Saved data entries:
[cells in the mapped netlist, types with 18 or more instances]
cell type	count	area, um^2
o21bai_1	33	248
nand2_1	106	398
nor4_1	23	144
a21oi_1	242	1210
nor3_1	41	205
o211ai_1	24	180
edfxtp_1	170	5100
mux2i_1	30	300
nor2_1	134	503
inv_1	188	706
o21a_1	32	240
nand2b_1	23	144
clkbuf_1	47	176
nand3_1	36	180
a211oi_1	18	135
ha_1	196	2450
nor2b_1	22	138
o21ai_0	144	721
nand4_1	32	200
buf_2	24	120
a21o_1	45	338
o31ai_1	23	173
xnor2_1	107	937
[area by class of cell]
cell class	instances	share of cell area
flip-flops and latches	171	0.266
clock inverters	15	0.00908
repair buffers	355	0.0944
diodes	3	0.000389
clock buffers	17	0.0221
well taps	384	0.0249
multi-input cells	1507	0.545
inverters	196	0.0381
<file path="src/sv/btg_pkg.sv">
package btg_pkg;

  // Coordinate differences are 33 bits. They are scaled by 2^24 before the CORDIC
  // iterations, and the CORDIC gain adds about 0.7 bit on top of that.
  localparam int DIFF_W = 33;
  localparam int PRE_SHIFT = 24;
  localparam int XY_W = 60;

  // The angle accumulator uses units where pi = 2^31.
  // The worst-case sum of the table plus pi/2 stays below 2^32.
  localparam int Z_W = 34;

  localparam int HEAD_W = 16;
  localparam int OUT_W = 17;

  localparam int ATAN_DEPTH = 32;

  // atan(2^-i) in units where pi = 2^31.
  localparam logic [31:0] ATAN_TAB [ATAN_DEPTH] = '{
    32'd536870912, 32'd316933406, 32'd167458907, 32'd85004756,
    32'd42667331,  32'd21354465,  32'd10679838,  32'd5340245,
    32'd2670163,   32'd1335087,   32'd667544,    32'd333772,
    32'd166886,    32'd83443,     32'd41722,     32'd20861,
    32'd10430,     32'd5215,      32'd2608,      32'd1304,
    32'd652,       32'd326,       32'd163,       32'd81,
    32'd41,        32'd20,        32'd10,        32'd5,
    32'd3,         32'd1,         32'd1,         32'd0
  };

  typedef struct packed {
    logic signed [XY_W-1:0]   x;
    logic signed [XY_W-1:0]   y;
    logic signed [Z_W-1:0]    z;
    logic                     zero;
    logic signed [HEAD_W-1:0] heading;
  } cvec_t;

endpackage

</file>
<file path="src/sv/btg_front.sv">
module btg_front (
  input  logic                clk,
  input  logic                rst,
  input  logic                in_valid,
  output logic                in_ready,
  input  logic signed [31:0]  pose_x,
  input  logic signed [31:0]  pose_y,
  input  logic signed [15:0]  heading,
  input  logic signed [31:0]  goal_x,
  input  logic signed [31:0]  goal_y,
  output logic                out_valid,
  input  logic                out_ready,
  output btg_pkg::cvec_t      out_vec
);
  import btg_pkg::*;

  logic                     diff_valid;
  logic signed [DIFF_W-1:0] dx;
  logic signed [DIFF_W-1:0] dy;
  logic signed [HEAD_W-1:0] diff_heading;
  logic                     diff_ready;
  logic                     rot_ready;

  logic signed [XY_W-1:0] x0;
  logic signed [XY_W-1:0] y0;
  cvec_t                  vec_next;

  assign rot_ready  = !out_valid || out_ready;
  assign diff_ready = !diff_valid || rot_ready;
  assign in_ready   = diff_ready;

  // Stage 1: the goal vector, widened so that it cannot overflow.
  always_ff @(posedge clk) begin
    if (rst) begin
      diff_valid <= 1'b0;
    end else if (diff_ready) begin
      diff_valid <= in_valid;
    end
    if (diff_ready && in_valid) begin
      dx           <= {goal_x[31], goal_x} - {pose_x[31], pose_x};
      dy           <= {goal_y[31], goal_y} - {pose_y[31], pose_y};
      diff_heading <= heading;
    end
  end

  // Stage 2: scaling, and a quarter turn toward the right half plane when dx is negative.
  assign x0 = XY_W'(dx) <<< PRE_SHIFT;
  assign y0 = XY_W'(dy) <<< PRE_SHIFT;

  always_comb begin
    vec_next.zero    = (dx == '0) && (dy == '0);
    vec_next.heading = diff_heading;
    if (x0[XY_W-1]) begin
      if (!y0[XY_W-1]) begin
        vec_next.x = y0;
        vec_next.y = -x0;
        vec_next.z = Z_W'(1) <<< 30;
      end else begin
        vec_next.x = -y0;
        vec_next.y = x0;
        vec_next.z = -(Z_W'(1) <<< 30);
      end
    end else begin
      vec_next.x = x0;
      vec_next.y = y0;
      vec_next.z = '0;
    end
  end

  always_ff @(posedge clk) begin
    if (rst) begin
      out_valid <= 1'b0;
    end else if (rot_ready) begin
      out_valid <= diff_valid;
    end
    if (rot_ready && diff_valid) begin
      out_vec <= vec_next;
    end
  end

endmodule

</file>
<file path="config.mk">
export PLATFORM = sky130hd
export DESIGN_NAME = btg_front
export DESIGN_NICKNAME = d
export VERILOG_FILES = /design/src/sv/btg_pkg.sv /design/src/sv/btg_front.sv
export SDC_FILE = /design/constraint.sdc
export NUM_CORES = 1
export LEC_CHECK = 0
export ABC_CLOCK_PERIOD_IN_PS = 7300
export CAP_MARGIN = 20
export CORE_AREA = 3 3 172 132
export DETAILED_ROUTE_END_ITERATION = 8
export DIE_AREA = 0 0 175 135
export DONT_BUFFER_PORTS = 1
export GPL_ROUTABILITY_DRIVEN = 1
export PLACE_DENSITY = 0.81
export SYNTH_ARGS = -nofsm -noshare
export SYNTH_HDL_FRONTEND = slang
export SYNTH_SLANG_ARGS = --single-unit
</file>
<file path="constraint.sdc">
create_clock -name clk -period 7.3 [get_ports clk]
set_input_delay 0 -clock clk [delete_from_list [all_inputs] [get_ports clk]]
set_output_delay 0 -clock clk [all_outputs]
set_load 0.01 [all_outputs]
</file>
---- Word level (Yosys, flattened, before mapping) ----
Cells that the tools add are included.
storage, ports and cells
  register bits after elaboration ......... 255
  logic and storage cells ................. 30
  output and inout port bits .............. 173
cells by class
  bitwise gates (word level) .............. 1
  muxes and demuxes ....................... 2
  add/subtract/negate cells ............... 4
  reductions and logical operators ........ 11
operator list
  kind               number
  $mux 150           2
  $neg 57->60        2
  $logic_not 33->1   2
  $sub 32x32->33     2
  $logic_and 1x1->1  3
  $logic_not 1->1    2
  $logic_or 1x1->1   2
  $reduce_and 2->1   1
  $reduce_or 2->1    1
  $not 1->1          1

---- Logic depth before layout (Yosys ltp) ----
  depth in word-level cells ............... 4
  depth in mapped cells ................... 10
  mapped depth without buffers ............ 10

---- Worst setup path before layout ----
No wires, ideal clock.
  kind .................................... register to register
  from .................................... register out_valid
  to ...................................... register out_vec[0] (netlist bit), enable pin
  path slack .............................. 2.210 ns
  data required time ...................... 6.748 ns
  arrival time ............................ 4.538 ns
  buffers on the path ..................... 0
  cell stages (with the launch flop) ...... 3
  period minus slack after synthesis ...... 5.090 ns
  path through ............................ dfxtp_1 > nor2b_1 > nor2b_1
on the way
  cells in the longest elaborated chain, start to end .. 3
ends and longest elaborated chain
  item                    RTL line         RTL
  from (decl)             btg_front.sv:11  output logic out_valid,
  from (signal assigned)  btg_front.sv:74  out_valid <= diff_valid;
  $logic_not 1->1         btg_front.sv:28  assign rot_ready = !out_valid || out_ready;
  $logic_or 1x1->1        btg_front.sv:28
  $logic_and 1x1->1       btg_front.sv:76  if (rot_ready && diff_valid) begin
  to (signal assigned)    btg_front.sv:77  out_vec <= vec_next;
  to (decl)               btg_front.sv:13  output btg_pkg::cvec_t out_vec
Every way passes these cells.
A chain may end at the register's enable or synchronous reset.

---- Worst setup path in the final report ----
  from .................................... input port pose_x[0]
  to ...................................... register dx[32] (data pin)
on the way
  cells in the longest elaborated chain, start to end .. 1
ends and longest elaborated chain
  item                  RTL line         RTL
  from (decl)           btg_front.sv:6   input logic signed [31:0] pose_x,
  $sub 32x32->33        btg_front.sv:40  dx <= {goal_x[31], goal_x} - {pose_x[31], pose_x};
  to (signal assigned)  btg_front.sv:40
  to (decl)             btg_front.sv:18  logic signed [DIFF_W-1:0] dx;
Every way passes these cells.

==> out/qor.csv <==
stage,metric,value,unit
routing,firstDrtPassIters,7,
die,core,0.0211,mm²
synth,avgSynthCellArea,9.76,µm²
cells_and_area,drive_gt1_frac,0.0365,
sta,setup_viol,0,
run_status,status,"complete, no violations",
synth,synth_commonest_cells,"173 x edfxtp_1, 140 x a21oi_1, 124 x nor2_1",
cells_and_area,layout.nets,1411,
pwr,power_switching,0.000904,W
sta,setup_tns,0,ns
setup_path,crit_type,input pin to flop,
flow_run,maxCapViolCount,0,
setup_path,crit_required,7.47,ns
synth,yosys_warnings,0,
synth,synth_top_area_share,0.451,
sta,finalMaxSlewViolations,0,
sta,hold_violations,0,
synth,yosysMostFrequentCell,edfxtp_1,
sta,slew_headroom,0.293,
routing,top_layer,met4,
pwr,seqPwrFrac,0.458,
place,dp_hpwl,21600,µm
clock_tree,cts-root-buf,clkbuf_16,
setup_path,critPathArrivalTime,3.05,ns
routing,wirelength,28100,µm
pwr,p_per_area,242,mW/mm²
synth,synth_edf_count,173,
synth,synth_xor_area_frac,0.0889,
routing,ant_nets,0,
sta,post-route-period-util,0.395,
routing,drt-wirelength-per-cell,18.8,µm
setup_path,cp-end-kind,flop,
grt,antenna_found_initial,0,
sta,grt_setup_unrepaired,no,
die,die_h,135,µm
grt,grt_pass1_wl,42400,µm
synth,syn_area,0.0115,mm²
cells_and_area,final_util,0.589,
setup_path,reg2reg_depth,8,
grt,grt_use_total,0.231,
synth,synth_seq_cells,175,
routing,wl_met1,13000,µm
synth,synth_flop_cell,edfxtp_1,
clock_tree,cts_buffers,17,
sta,finClkSkew,0.00989,ns
cells_and_area,final_cells,1494,
routing,vias_per_cell,5.76,
min_path,hold_depth,2,
min_path,hold_class,input pin to flop,
synth,synth_top_family_by_area,compound AO/OA/AOI/OAI gates,
synth,synthTopCellsByArea,"edfxtp_1 45%, ha_1 7.4%, a21oi_1 6.1%, xnor2_1 5.3%, buf_4 5.2%",
grt,grt_start_max_net_pins,99,
clock_tree,cts.path.max_buffers,2,
cells_and_area,diodes,0,
die,start_util,0.547,
pwr,switching_share,0.302,
sta,period_minus_slack,2.88,ns
synth,synthAdderAreaFrac,0.0773,
pwr,peakVddDrop,0.171,mV
clock_tree,clkLatencyLatePin,0.42,ns
routing,wl_met2,12100,µm
routing,wl_met3,2650,µm
die,die_width,175,µm
routing,vias,8610,
routing,drc,0,
cells_and_area,syn2layout_area_growth,7.58,%
clock_tree,cts_tree,done,
synth,yosysSeqAreaShare,0.454,
synth,synth_largest_area_cell,edfxtp_1,
routing,drt_iter0_drc,794,
grt,grt_pass1_vias,7705,
setup_path,crit_fanout,5,
synth,synth_cell_types,59,
place,place_area,0.0115,mm²
sta,worstMarginPinSlew,1.06,ns
pwr,p_int,0.00209,W
sta,holdWs,0.0115,ns
place,place_inst,1431,
synth,synth-simple-area-share,0.121,
die,fp-row-count,46,
setup_path,start_kind,input pin,
die,dieArea,0.0236,mm²
synth,synth_compound_area_frac,0.162,
clock_tree,cts.sinks,175,
synth,synthMuxAreaShare,0.00174,
clock_tree,htree_levels,4,
place,routabilityCongestion,0.945,
grt,grt.overflow.total,0,
synth,synth_async_sr_flop_share,0,
sta,fmax,347,MHz
pwr,clockPowerShare,0.315,
cells_and_area,finish.instance_area,0.0124,mm²
die,ios,321,
synth,syn_inst,1181,
place,port-buffer-count,0,
pwr,power_frac_comb,0.226,
clock_tree,clk_pin_slew,0.07,ns
pwr,power.leakage,4.95,nW
metrics by stage:
stage | worst slack [ns] | power, W
final | 4.42 | 0.00300
after CTS | 4.43 | 0.00299
after global placement | 4.64 | 0.00202
after global routing | 4.17 | 0.00314
after floorplan | 2.21 | 0.00189
after detailed placement | 4.55 | 0.00204
critical path: stages:
cell and delay, ns:
dlygate4sd3_1 0.54, ha_1 0.24, fa_1 0.41, nor2b_1 0.18, o2111ai_1 0.16, a31oi_1 0.25, or3_1 0.20, a41oi_1 0.31
o31a_1 0.42, a221o_1 0.34
what timing repair did:
action / 4_1_cts / 5_1_grt
gates resized for setup: 0 / 0
hold endpoints to repair: 26 / 0
hold buffers: 31 / 0
setup buffers: 0 / 0
registers in the layout, summed over array words and instances, names as in the netlist:
name / cells
diff_heading: 16
diff_valid: 1
dx: 33
dy: 33
out_valid: 1
out_vec: 91
layout make-up:
class / count / area [µm²]
Multi-Input combinational cell: 876 / 5510
Clock buffer: 18 / 429
Inverter: 87 / 327
Sequential cell: 175 / 5240
Clock inverter: 14 / 189
Timing Repair Buffer: 36 / 348
Fill cell: 1731 / 8670
Tap cell: 288 / 360
worst paths after layout:
path                   startpoint      endpoint  slack [ns]
setup / recovery        pose_x[0]        dx[32]        4.42
hold / removal         goal_y[21]        dy[21]        0.01
setup reg to reg           dx[14]  out_vec[107]        4.50
hold reg to reg   diff_heading[3]    out_vec[3]        0.42
placed cells by master, fill, tap and decap left out, types with 20 or more instances in the layout:
cell type      Yosys  routed
a21oi_1          140     140
xor2_1            47      47
edfxtp_1         173     173
conb_1             1      81
nor2_1           124     124
o21ai_0           45      45
ha_1              68      68
a31oi_1           22      22
a21o_1            20      20
dlygate4sd3_1      0      31
inv_1             86      86
nand2_1           70      70
xnor2_1           70      70
kinds of logic after synthesis:
logic type | count (synthesis)
xor+xnor | 117
mux | 2
flops | 175
compound gates | 305
other cells | 1
fa+ha+maj | 70
buf+inv | 210
simple gates | 301
power groups by stage:
stage,sequential (W),combinational (W),clock [W]
floorplan,0.00136,0.000530,0
global placement,0.00139,0.000635,0
detailed placement,0.00139,0.000643,0
CTS,0.00137,0.000664,0.000956
global route,0.00138,0.000751,0.00100
finish,0.00137,0.000678,0.000945
per-layer routing:
| metal | global-route usage | vias up |
|---|---|---|
| li1 | - | 4084 |
| met1 | 0.351 | 3973 |
| met2 | 0.335 | 518 |
| met3 | 0.0517 | 35 |
| met4 | 0.0580 | 0 |
| met5 | 0 | - |
(Power assumes the default switching activity.)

• **Problem description**
Where a line of the records contains the word "instances", copy that line.

• **Written solution**
[cells in the mapped netlist, types with 18 or more instances]
cell class	instances	share of cell area
registers in the layout, summed over array words and instances, names as in the netlist:
placed cells by master, fill, tap and decap left out, types with 20 or more instances in the layout:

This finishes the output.